Dataset content »

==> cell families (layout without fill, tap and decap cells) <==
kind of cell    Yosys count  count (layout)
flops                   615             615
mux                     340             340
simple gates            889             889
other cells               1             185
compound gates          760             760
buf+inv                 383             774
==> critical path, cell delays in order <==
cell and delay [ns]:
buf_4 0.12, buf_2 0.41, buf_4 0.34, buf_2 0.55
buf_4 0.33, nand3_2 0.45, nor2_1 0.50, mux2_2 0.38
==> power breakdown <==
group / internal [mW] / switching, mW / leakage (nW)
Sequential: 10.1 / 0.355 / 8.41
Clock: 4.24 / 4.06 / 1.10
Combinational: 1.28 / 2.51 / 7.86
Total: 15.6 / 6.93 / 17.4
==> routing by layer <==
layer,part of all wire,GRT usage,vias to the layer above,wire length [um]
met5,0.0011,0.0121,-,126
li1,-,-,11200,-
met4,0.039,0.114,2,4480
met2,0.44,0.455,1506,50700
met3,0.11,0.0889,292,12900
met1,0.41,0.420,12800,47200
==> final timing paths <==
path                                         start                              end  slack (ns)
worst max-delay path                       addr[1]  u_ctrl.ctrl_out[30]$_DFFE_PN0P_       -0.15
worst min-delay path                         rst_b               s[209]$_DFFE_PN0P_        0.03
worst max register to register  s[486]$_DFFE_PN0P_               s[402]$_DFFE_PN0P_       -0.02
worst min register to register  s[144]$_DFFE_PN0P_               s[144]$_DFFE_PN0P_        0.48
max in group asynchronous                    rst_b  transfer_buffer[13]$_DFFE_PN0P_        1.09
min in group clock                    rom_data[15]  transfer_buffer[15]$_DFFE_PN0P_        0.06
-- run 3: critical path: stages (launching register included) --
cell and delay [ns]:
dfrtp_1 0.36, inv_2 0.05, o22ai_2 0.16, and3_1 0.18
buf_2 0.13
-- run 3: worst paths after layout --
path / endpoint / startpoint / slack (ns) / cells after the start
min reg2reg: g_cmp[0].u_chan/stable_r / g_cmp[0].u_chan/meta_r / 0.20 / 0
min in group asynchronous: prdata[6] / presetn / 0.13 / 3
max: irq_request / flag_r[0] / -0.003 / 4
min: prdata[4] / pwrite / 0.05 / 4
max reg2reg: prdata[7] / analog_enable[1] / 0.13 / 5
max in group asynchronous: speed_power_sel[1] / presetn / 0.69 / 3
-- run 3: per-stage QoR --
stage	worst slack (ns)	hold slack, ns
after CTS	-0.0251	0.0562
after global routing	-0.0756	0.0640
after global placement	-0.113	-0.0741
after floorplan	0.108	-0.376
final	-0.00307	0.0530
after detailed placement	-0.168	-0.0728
--- config.mk ---
export PLATFORM = sky130hd
export DESIGN_NAME = npx_timing_core
export DESIGN_NICKNAME = d
export VERILOG_FILES = /design/src/rtl/npx_timing_core.v /design/src/rtl/npx_sync_reset.v /design/src/rtl/npx_decode.v
export VERILOG_INCLUDE_DIRS = /design/src /design/src/shared
export SDC_FILE = /design/constraint.sdc
export NUM_CORES = 1
export LEC_CHECK = 0
export ABC_CLOCK_PERIOD_IN_PS = 7200
export BUFFER_PORTS_ARGS = -buffer_cell sky130_fd_sc_hd__buf_2
export CORE_ASPECT_RATIO = 1.75
export CORE_UTILIZATION = 60
export DETAILED_ROUTE_END_ITERATION = 10
export PLACE_DENSITY = 0.92
export SYNTH_ARGS = -nofsm -noshare
export SYNTH_HDL_FRONTEND = slang
export SYNTH_SLANG_ARGS = --single-unit
--- constraint.sdc ---
create_clock -name clk_sys -period 7.2 [get_ports clk_sys]
set_input_delay 0.72 -clock clk_sys [delete_from_list [all_inputs] [get_ports clk_sys]]
set_output_delay 0.72 -clock clk_sys [all_outputs]
set_load 0.03 [all_outputs]
$ cat src/hdl/acs_coder.v
// Sample coder: gain, offset, clipping to offset binary
`include "acs_defs.vh"
module acs_coder (
  // Clock and reset
  input wire clk_i,
  input wire rst_i,
  // Sample and settings
  input wire signed [11:0] sample_i,
  input wire [8:0] gain_i,
  input wire [8:0] offset_i,
  // Result
  output reg [7:0] code_o,
  output reg over_o
);
  reg signed [23:0] scaled;
  reg signed [23:0] shifted;
  reg signed [23:0] biased;

  // Scale, add signed offset in quarter-LSB steps at sixteenth-LSB resolution, then clip
  always @* begin
    scaled = sample_i * $signed({1'b0, gain_i});
    shifted = scaled >>> 8;
    // Sixteenth-LSB resolution keeps minus zero apart from plus zero
    if (offset_i[`ACS_OFS_SIGN_BIT]) begin
      biased = shifted * 24'sd16 - $signed({16'h0000, offset_i[7:0]}) * 24'sd4
        - $signed({20'h00000, `ACS_SIGN_ZERO_STEP}) + 24'sd2048;
    end else begin
      biased = shifted * 24'sd16 + $signed({16'h0000, offset_i[7:0]}) * 24'sd4 + 24'sd2048;
    end
  end

  // Register result with clipping; flag follows excursion
  always @(posedge clk_i) begin
    if (rst_i) begin
      code_o <= 8'h80;
      over_o <= 1'b0;
    end else if (biased < 0) begin
      code_o <= `ACS_CODE_MIN;
      over_o <= 1'b1;
    end else if (biased > 24'sd4095) begin
      code_o <= `ACS_CODE_MAX;
      over_o <= 1'b1;
    end else begin
      code_o <= biased[11:4];
      over_o <= 1'b0;
    end
  end
endmodule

Work to complete »
Output exactly the leading lines of the data, up to and including the line marked by "-- run 3: per-stage".

Solved problem »
==> cell families (layout without fill, tap and decap cells) <==
kind of cell    Yosys count  count (layout)
flops                   615             615
mux                     340             340
simple gates            889             889
other cells               1             185
compound gates          760             760
buf+inv                 383             774
==> critical path, cell delays in order <==
cell and delay [ns]:
buf_4 0.12, buf_2 0.41, buf_4 0.34, buf_2 0.55
buf_4 0.33, nand3_2 0.45, nor2_1 0.50, mux2_2 0.38
==> power breakdown <==
group / internal [mW] / switching, mW / leakage (nW)
Sequential: 10.1 / 0.355 / 8.41
Clock: 4.24 / 4.06 / 1.10
Combinational: 1.28 / 2.51 / 7.86
Total: 15.6 / 6.93 / 17.4
==> routing by layer <==
layer,part of all wire,GRT usage,vias to the layer above,wire length [um]
met5,0.0011,0.0121,-,126
li1,-,-,11200,-
met4,0.039,0.114,2,4480
met2,0.44,0.455,1506,50700
met3,0.11,0.0889,292,12900
met1,0.41,0.420,12800,47200
==> final timing paths <==
path                                         start                              end  slack (ns)
worst max-delay path                       addr[1]  u_ctrl.ctrl_out[30]$_DFFE_PN0P_       -0.15
worst min-delay path                         rst_b               s[209]$_DFFE_PN0P_        0.03
worst max register to register  s[486]$_DFFE_PN0P_               s[402]$_DFFE_PN0P_       -0.02
worst min register to register  s[144]$_DFFE_PN0P_               s[144]$_DFFE_PN0P_        0.48
max in group asynchronous                    rst_b  transfer_buffer[13]$_DFFE_PN0P_        1.09
min in group clock                    rom_data[15]  transfer_buffer[15]$_DFFE_PN0P_        0.06
-- run 3: critical path: stages (launching register included) --
cell and delay [ns]:
dfrtp_1 0.36, inv_2 0.05, o22ai_2 0.16, and3_1 0.18
buf_2 0.13
-- run 3: worst paths after layout --
path / endpoint / startpoint / slack (ns) / cells after the start
min reg2reg: g_cmp[0].u_chan/stable_r / g_cmp[0].u_chan/meta_r / 0.20 / 0
min in group asynchronous: prdata[6] / presetn / 0.13 / 3
max: irq_request / flag_r[0] / -0.003 / 4
min: prdata[4] / pwrite / 0.05 / 4
max reg2reg: prdata[7] / analog_enable[1] / 0.13 / 5
max in group asynchronous: speed_power_sel[1] / presetn / 0.69 / 3
-- run 3: per-stage QoR --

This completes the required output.